UK worldwide insurance consulting and intelligence firm

Control Risks is a global risk and strategic consulting firm that specializes in geo-political, security, technical, and integrity risk assessments. It offers a wide range of services including cyber risks assessments, open source intelligence and threat monitoring, and building risk assessments. In 2014, The Guardian called it the "largest and best-known" crisis response firm in the world.

Control Risks publishes ‘RiskMap’, a forecast of business risk, geopolitical risks and trends, as well as a geopolitical calendar with events and anniversaries around the world.

==History==
Control Risks was formed in London in 1975 when Julian Radcliffe, one of the company's founders, approached kidnap and ransom underwriters at Lloyd's and suggested they provide an insurance service to support organisations who have employees potentially exposed to the risk of kidnapping. Therefore, the initial focus for Control Risks was on providing kidnap and ransom support, and associated security consultancy services, with much of the work concentrated in Latin America.

The firm expanded its capabilities when these crisis management and incident response specialists were joined by political and security risk analysts, before becoming independent in 1982 following a management buyout.

The first employees were hired in 1979 to deliver a new analysis service called Information Services, which covered 60 countries and was published once a month in hard copy. Their in-house team of political risk and country analysts formed the basis of the Global Risk Analysis business. In the 1980s, the company expanded its geographical footprint opening new offices in Melbourne, Bogotá, Konigstein, and Amsterdam.
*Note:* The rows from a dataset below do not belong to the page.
## config.mk

```make
export PLATFORM = sky130hd
export DESIGN_NAME = alu_ctrl_fsm
export DESIGN_NICKNAME = d
export VERILOG_FILES = /design/src/rtl/alu_ctrl_fsm.sv
export SDC_FILE = /design/constraint.sdc
export NUM_CORES = 1
export LEC_CHECK = 0
export ABC_CLOCK_PERIOD_IN_PS = 2000
export CORE_ASPECT_RATIO = 2
export CORE_MARGIN = 2
export CORE_UTILIZATION = 49
export CTS_CLUSTER_DIAMETER = 100
export DETAILED_ROUTE_END_ITERATION = 12
export PLACE_DENSITY_LB_ADDON = 0.1
export RECOVER_POWER = 100
export SLEW_MARGIN = 30
export SYNTH_ARGS = -nofsm -noshare
export SYNTH_HDL_FRONTEND = slang
export SYNTH_SLANG_ARGS = --single-unit
export TNS_END_PERCENT = 100
```

## constraint.sdc

```tcl
create_clock -name clk -period 2 [get_ports clk]
set_input_delay 0.4 -clock clk [delete_from_list [all_inputs] [get_ports clk]]
set_output_delay 0.4 -clock clk [all_outputs]
set_load 0.01 [all_outputs]
```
Control Risks opened an office in Bethesda, Maryland in 1982.

The business intelligence and investigation capability was established in the early 1990s. Further alignment of their due diligence expertise with existing political analysis capabilities led the continued growth of the investigations practices.
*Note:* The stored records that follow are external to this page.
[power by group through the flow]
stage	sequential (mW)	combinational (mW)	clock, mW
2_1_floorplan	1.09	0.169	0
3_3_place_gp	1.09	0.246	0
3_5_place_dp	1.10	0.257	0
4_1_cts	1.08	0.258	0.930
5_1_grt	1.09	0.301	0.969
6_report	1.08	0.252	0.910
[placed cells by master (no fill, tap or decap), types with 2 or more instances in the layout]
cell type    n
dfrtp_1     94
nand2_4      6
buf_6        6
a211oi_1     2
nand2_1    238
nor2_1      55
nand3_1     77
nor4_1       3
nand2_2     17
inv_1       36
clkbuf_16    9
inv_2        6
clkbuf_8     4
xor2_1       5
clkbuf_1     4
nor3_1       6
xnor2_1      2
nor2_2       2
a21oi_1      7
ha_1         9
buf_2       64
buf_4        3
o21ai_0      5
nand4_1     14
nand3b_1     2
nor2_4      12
[src/rtl/i2s_tdm_tx.sv]
// Multi-channel I2S / left-justified TDM serialiser with SCLK/LRCLK derived from CLK.
// Accepts one frame per audio period; underruns send zeros or repeat the last frame.
module i2s_tdm_tx #(
  parameter int DATA_W        = 24,
  parameter int SLOT_W        = 32,
  parameter int CHANNELS      = 2,
  parameter int SCLK_DIV      = 4,
  parameter int JUSTIFY       = 0,
  parameter int UNDERRUN_HOLD = 0
) (
  input  logic                       CLK,
  input  logic                       RESET,
  input  logic                       EN,
  input  logic [CHANNELS*DATA_W-1:0] AUDIO_IN,
  input  logic                       AUDIO_VALID,
  output logic                       AUDIO_READY,
  output logic                       SCLK,
  output logic                       LRCLK,
  output logic                       DOUT,
  output logic                       FRAME_START,
  output logic                       UNDERRUN,
  output logic [15:0]                UNDERRUN_CNT,
  input  logic                       CLR_UNDERRUN
);

  localparam int FRAME_W = CHANNELS * SLOT_W;
  localparam int DIV_W   = (SCLK_DIV > 1) ? $clog2(SCLK_DIV) : 1;
  localparam int BIT_W   = $clog2(FRAME_W);
  localparam int MSB_OFF = (JUSTIFY != 0) ? 0 : 1;

  localparam logic [DIV_W-1:0] DIV_LAST  = DIV_W'(SCLK_DIV - 1);
  localparam logic [DIV_W-1:0] DIV_HALF  = DIV_W'(SCLK_DIV / 2);
  localparam logic [BIT_W-1:0] BIT_LAST  = BIT_W'(FRAME_W - 1);
  localparam logic [BIT_W-1:0] BIT_RIGHT = BIT_W'(FRAME_W / 2);

  logic [DIV_W-1:0]           div_q, div_d;
  logic [BIT_W-1:0]           bit_q, bit_d;
  logic [FRAME_W-1:0]         frame_q, frame_d;
  logic [CHANNELS*DATA_W-1:0] last_q, last_d;
  logic                       run_q;
  logic                       urun_q, urun_d;
  logic [15:0]                ucnt_q, ucnt_d;

  logic                       load;
  logic                       active;
  logic [CHANNELS*DATA_W-1:0] src;
  logic [FRAME_W-1:0]         packed_frame;

  assign load = EN & ~RESET & (div_q == DIV_LAST) & (bit_q == BIT_LAST);
  assign src  = AUDIO_VALID ? AUDIO_IN : ((UNDERRUN_HOLD != 0) ? last_q : '0);

  // Each slot is transmitted MSB first from the top of the shift register.
  genvar gi;
  generate
    for (gi = 0; gi < CHANNELS; gi++) begin : g_pack
      assign packed_frame[FRAME_W-1-gi*SLOT_W -: SLOT_W] =
        SLOT_W'(src[gi*DATA_W +: DATA_W]) << (SLOT_W - DATA_W - MSB_OFF);
    end
  endgenerate

  always_comb begin
    div_d   = div_q;
    bit_d   = bit_q;
    frame_d = frame_q;
    last_d  = last_q;
    urun_d  = urun_q;
    ucnt_d  = ucnt_q;
    if (!EN) begin
      div_d   = DIV_LAST;
      bit_d   = BIT_LAST;
      frame_d = '0;
      last_d  = '0;
    end else begin
      div_d = (div_q == DIV_LAST) ? '0 : div_q + 1'b1;
      if (div_q == DIV_LAST) begin
        bit_d   = (bit_q == BIT_LAST) ? '0 : bit_q + 1'b1;
        frame_d = load ? packed_frame : {frame_q[FRAME_W-2:0], 1'b0};
      end
      if (load && AUDIO_VALID) last_d = AUDIO_IN;
    end
    // A simultaneous clear loses to a fresh underrun.
    if (load && !AUDIO_VALID) begin
      urun_d = 1'b1;
      if (ucnt_q != 16'hFFFF) ucnt_d = ucnt_q + 1'b1;
    end else if (CLR_UNDERRUN) begin
      urun_d = 1'b0;
      ucnt_d = '0;
    end
  end

  always_ff @(posedge CLK or posedge RESET) begin
    if (RESET) begin
      div_q   <= DIV_LAST;
      bit_q   <= BIT_LAST;
      frame_q <= '0;
      last_q  <= '0;
      run_q   <= 1'b0;
      urun_q  <= 1'b0;
      ucnt_q  <= '0;
    end else begin
      div_q   <= div_d;
      bit_q   <= bit_d;
      frame_q <= frame_d;
      last_q  <= last_d;
      run_q   <= EN;
      urun_q  <= urun_d;
      ucnt_q  <= ucnt_d;
    end
  end

  // run_q keeps the bus quiet during the very first load cycle after enable.
  assign active       = EN & run_q;
  assign AUDIO_READY  = load;
  assign SCLK         = active & (div_q >= DIV_HALF);
  assign LRCLK        = active & (bit_q >= BIT_RIGHT);
  assign DOUT         = active & frame_q[FRAME_W-1];
  assign FRAME_START  = EN & (bit_q == '0) & (div_q == '0);
  assign UNDERRUN     = urun_q;
  assign UNDERRUN_CNT = ucnt_q;

endmodule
The 9/11 terrorist attacks in the United States accelerated the development of the firm's 24-hour travel and personal security service, CR1. Control Risks established a significant presence in Iraq following the Iraq War in 2003 and more recently Ukraine in 2022. This initially took the form of protective support for the diplomatic community.
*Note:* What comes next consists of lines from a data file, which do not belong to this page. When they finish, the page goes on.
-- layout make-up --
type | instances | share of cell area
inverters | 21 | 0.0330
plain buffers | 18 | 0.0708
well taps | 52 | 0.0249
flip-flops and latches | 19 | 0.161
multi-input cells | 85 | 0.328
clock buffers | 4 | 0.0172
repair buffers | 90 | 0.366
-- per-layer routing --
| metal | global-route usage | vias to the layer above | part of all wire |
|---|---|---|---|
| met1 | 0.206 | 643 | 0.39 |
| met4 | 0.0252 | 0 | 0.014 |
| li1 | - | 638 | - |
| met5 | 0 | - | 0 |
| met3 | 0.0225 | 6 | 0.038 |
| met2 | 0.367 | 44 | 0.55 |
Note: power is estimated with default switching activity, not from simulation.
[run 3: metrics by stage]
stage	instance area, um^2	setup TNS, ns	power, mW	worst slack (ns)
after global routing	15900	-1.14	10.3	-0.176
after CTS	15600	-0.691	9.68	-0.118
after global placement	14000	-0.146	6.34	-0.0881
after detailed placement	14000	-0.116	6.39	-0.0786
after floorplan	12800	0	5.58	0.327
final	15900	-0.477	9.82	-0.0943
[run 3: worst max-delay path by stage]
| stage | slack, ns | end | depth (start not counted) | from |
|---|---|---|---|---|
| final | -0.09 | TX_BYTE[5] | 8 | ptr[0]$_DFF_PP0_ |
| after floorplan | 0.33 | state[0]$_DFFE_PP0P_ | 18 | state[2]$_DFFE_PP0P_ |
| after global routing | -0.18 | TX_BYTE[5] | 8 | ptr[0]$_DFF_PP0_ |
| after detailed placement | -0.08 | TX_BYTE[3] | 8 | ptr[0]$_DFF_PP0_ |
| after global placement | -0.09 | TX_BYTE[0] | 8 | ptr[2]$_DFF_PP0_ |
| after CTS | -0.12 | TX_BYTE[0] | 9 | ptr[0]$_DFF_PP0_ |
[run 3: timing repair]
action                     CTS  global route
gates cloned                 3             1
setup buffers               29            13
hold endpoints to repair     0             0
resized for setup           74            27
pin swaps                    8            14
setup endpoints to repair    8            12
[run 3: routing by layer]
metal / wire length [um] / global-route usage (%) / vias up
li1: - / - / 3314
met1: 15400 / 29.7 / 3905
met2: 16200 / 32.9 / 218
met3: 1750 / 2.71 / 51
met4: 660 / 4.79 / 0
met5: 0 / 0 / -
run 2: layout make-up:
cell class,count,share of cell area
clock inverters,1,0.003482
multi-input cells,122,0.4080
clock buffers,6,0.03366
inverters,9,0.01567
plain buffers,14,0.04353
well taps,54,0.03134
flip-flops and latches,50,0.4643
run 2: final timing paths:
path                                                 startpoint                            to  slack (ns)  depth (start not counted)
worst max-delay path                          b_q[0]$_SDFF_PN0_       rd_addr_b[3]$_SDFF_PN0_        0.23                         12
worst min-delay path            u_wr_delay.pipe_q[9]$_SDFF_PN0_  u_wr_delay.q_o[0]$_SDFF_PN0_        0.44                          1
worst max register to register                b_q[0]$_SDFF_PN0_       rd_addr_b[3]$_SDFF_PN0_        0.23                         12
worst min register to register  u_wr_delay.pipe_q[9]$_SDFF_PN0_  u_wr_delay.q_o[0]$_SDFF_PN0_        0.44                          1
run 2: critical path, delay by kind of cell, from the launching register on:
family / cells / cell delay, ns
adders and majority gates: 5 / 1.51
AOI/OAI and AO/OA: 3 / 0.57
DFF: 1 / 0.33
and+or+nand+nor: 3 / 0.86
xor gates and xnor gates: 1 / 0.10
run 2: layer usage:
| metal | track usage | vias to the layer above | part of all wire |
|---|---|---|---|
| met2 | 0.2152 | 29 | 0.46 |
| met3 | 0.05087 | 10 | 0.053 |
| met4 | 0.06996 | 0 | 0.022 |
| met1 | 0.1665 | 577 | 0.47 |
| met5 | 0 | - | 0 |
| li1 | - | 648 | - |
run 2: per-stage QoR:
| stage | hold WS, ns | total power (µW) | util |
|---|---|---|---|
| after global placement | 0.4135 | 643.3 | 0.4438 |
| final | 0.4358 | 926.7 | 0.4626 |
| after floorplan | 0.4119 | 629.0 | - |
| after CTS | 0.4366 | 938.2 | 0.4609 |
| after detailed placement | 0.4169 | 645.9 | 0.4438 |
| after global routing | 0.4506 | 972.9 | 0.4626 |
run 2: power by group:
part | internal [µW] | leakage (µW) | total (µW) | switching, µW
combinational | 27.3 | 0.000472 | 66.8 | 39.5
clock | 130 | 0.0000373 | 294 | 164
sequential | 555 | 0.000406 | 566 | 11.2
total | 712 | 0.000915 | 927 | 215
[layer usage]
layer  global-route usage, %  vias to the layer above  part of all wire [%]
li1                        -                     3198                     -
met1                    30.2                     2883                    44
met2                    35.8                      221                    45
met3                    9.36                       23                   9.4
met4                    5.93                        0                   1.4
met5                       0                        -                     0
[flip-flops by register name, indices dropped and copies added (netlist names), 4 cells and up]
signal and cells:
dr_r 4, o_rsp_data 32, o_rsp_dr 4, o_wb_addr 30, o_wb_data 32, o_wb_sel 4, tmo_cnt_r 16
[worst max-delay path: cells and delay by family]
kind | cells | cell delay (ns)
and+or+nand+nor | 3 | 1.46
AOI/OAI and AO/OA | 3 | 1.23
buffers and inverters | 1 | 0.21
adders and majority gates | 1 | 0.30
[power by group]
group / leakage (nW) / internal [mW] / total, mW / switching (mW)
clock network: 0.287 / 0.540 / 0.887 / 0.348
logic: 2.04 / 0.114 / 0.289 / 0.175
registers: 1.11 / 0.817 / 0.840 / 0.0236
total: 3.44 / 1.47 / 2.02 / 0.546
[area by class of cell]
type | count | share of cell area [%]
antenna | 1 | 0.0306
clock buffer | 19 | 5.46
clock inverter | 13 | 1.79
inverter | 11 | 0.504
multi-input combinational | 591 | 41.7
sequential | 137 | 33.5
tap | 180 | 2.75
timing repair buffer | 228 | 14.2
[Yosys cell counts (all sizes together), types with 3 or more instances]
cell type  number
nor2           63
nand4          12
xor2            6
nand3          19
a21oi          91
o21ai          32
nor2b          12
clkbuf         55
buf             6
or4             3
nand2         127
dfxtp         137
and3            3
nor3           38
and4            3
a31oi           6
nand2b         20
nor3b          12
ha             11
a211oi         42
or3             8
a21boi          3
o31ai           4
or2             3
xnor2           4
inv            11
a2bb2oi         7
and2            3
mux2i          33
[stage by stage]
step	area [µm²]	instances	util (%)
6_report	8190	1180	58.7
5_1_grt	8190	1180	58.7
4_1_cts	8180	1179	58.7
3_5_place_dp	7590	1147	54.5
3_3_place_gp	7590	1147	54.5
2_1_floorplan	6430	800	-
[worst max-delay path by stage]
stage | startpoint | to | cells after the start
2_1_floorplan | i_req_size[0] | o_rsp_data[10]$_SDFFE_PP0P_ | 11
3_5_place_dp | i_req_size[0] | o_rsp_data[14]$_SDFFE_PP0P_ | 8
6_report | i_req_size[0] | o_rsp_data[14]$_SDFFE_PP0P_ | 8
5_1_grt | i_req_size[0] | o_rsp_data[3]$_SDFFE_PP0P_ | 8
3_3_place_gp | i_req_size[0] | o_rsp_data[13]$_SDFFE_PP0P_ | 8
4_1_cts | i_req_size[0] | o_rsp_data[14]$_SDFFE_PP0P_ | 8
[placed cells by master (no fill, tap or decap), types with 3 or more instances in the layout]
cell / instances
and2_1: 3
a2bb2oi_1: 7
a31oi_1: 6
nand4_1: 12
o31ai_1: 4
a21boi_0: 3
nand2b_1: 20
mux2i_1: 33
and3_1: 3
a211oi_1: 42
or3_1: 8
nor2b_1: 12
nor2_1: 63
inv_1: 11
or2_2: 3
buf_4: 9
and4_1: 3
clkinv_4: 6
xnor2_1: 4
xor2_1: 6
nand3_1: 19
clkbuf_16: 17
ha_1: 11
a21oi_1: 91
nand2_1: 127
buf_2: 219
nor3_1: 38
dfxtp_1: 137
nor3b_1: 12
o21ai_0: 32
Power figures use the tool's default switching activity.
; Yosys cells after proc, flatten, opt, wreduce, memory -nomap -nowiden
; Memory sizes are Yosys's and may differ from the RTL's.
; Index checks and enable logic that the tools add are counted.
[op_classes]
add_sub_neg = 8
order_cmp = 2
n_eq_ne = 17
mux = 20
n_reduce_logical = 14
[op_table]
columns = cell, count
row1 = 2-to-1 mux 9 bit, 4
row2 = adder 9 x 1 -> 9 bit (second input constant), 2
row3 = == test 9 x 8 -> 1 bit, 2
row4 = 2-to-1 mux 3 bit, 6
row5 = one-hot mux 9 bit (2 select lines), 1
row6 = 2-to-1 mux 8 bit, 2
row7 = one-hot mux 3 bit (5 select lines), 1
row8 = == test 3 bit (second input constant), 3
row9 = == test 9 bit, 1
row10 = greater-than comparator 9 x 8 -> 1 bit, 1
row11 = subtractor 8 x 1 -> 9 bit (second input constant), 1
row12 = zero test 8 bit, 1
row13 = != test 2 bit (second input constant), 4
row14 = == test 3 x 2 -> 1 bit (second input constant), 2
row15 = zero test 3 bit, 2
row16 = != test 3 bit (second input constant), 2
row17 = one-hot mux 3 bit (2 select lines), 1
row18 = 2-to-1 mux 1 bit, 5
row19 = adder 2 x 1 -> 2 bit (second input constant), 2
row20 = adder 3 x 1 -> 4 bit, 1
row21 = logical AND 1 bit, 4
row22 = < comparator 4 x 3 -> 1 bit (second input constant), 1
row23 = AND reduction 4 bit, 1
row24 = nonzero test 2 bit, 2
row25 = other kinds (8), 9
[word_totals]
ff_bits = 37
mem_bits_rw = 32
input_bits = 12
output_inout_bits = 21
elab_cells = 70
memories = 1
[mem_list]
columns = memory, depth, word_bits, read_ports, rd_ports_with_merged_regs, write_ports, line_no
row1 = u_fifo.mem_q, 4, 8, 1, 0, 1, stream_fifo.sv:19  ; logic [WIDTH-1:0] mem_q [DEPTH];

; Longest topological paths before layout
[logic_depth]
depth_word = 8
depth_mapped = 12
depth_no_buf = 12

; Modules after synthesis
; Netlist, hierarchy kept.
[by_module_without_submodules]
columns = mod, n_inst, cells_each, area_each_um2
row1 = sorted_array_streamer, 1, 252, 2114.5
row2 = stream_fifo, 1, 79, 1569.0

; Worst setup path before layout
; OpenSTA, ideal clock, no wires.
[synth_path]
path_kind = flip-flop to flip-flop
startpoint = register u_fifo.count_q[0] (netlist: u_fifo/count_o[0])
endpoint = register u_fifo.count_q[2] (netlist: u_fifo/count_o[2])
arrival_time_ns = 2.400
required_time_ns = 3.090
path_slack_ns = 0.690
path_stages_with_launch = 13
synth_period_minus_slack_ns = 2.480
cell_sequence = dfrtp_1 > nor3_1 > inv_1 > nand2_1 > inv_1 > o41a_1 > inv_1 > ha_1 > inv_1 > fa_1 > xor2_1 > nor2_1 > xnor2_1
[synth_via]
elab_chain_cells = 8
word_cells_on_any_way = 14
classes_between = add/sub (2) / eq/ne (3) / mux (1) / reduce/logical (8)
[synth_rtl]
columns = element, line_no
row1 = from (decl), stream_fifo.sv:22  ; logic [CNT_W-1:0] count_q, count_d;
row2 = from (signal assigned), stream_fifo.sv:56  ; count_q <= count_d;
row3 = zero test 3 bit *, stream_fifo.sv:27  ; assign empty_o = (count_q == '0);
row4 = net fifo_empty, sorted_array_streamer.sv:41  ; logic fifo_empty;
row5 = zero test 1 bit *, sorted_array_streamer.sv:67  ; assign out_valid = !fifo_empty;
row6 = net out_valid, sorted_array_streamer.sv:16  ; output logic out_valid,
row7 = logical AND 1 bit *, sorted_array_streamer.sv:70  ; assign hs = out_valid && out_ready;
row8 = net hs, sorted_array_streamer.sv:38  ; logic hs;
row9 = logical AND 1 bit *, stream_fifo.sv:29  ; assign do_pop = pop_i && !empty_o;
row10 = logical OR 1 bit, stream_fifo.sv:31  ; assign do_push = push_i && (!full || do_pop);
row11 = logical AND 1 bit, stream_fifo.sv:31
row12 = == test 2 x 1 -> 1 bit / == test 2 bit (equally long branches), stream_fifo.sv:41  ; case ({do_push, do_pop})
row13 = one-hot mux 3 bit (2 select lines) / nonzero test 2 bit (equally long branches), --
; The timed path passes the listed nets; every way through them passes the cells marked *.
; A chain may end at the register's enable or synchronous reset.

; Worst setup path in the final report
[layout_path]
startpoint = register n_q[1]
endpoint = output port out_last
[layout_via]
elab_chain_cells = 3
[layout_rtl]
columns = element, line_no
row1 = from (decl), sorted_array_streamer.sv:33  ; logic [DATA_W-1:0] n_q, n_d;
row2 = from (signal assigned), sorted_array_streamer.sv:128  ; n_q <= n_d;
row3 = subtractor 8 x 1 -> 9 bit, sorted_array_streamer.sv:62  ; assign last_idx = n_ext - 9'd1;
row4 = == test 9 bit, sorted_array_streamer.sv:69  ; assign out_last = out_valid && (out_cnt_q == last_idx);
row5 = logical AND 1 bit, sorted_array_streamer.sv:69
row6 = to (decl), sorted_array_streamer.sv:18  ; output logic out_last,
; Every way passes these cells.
File: src/rtl/cpu_pkg.sv
// cpu_pkg: shared decode encodings, state encoding, pipeline record and immediate helper
package cpu_pkg;
  localparam int OP_W = 5;
  localparam logic [1:0] CLS_R = 2'b00;
  localparam logic [1:0] CLS_I = 2'b01;
  localparam logic [1:0] CLS_I8 = 2'b10;
  localparam logic [1:0] CLS_J = 2'b11;
  localparam logic [OP_W-1:0] HALT_OP_DEF = 5'b11111;
  localparam logic [OP_W-1:0] NOP_OP = 5'b00000;
  typedef enum logic {ST_RUN = 1'b0, ST_HALTED = 1'b1} state_t;
  typedef struct packed {
    logic valid;
    logic [OP_W-1:0] op;
    logic [2:0] rd;
    logic [2:0] rs;
    logic [2:0] rt;
    logic [15:0] rs_data;
    logic [15:0] rt_data;
    logic [15:0] imm;
    logic [15:0] npc;
  } dec_t;
  function automatic logic [15:0] dec_imm(input logic [15:0] ins);
    return ins[15:14] == CLS_I ? {{11{ins[4]}}, ins[4:0]} :
           ins[15:14] == CLS_I8 ? {{8{ins[7]}}, ins[7:0]} :
           ins[15:14] == CLS_J ? {{5{ins[10]}}, ins[10:0]} : 16'h0000;
  endfunction
endpackage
== Products and solutions ==
Control Risks offers products such as:

- Control Risks ONE – a 24/7 Global Risk Operations Centre that provides advisory, monitoring, and response support.
- Seerist – a predictive geolocation analytics solution to understand and respond to disruptive events.
- Control Risks VANTAGE – third‑party risk and compliance solutions compatible across sectors and jurisdictions.
- ESG Country Monitor and Sanctions Country Monitor – dashboards to evaluate ESG exposure and sector‑specific sanctions risks across jurisdictions.

== Global presence ==
The firm maintains 41 offices across continents, emphasising local language capabilities, regional data privacy knowledge, and embedded support models. The ControlRisks ONE and the threat monitoring operates on a 'follow the sun model' with urgent work often being handed between teams to ensure rapid delivery.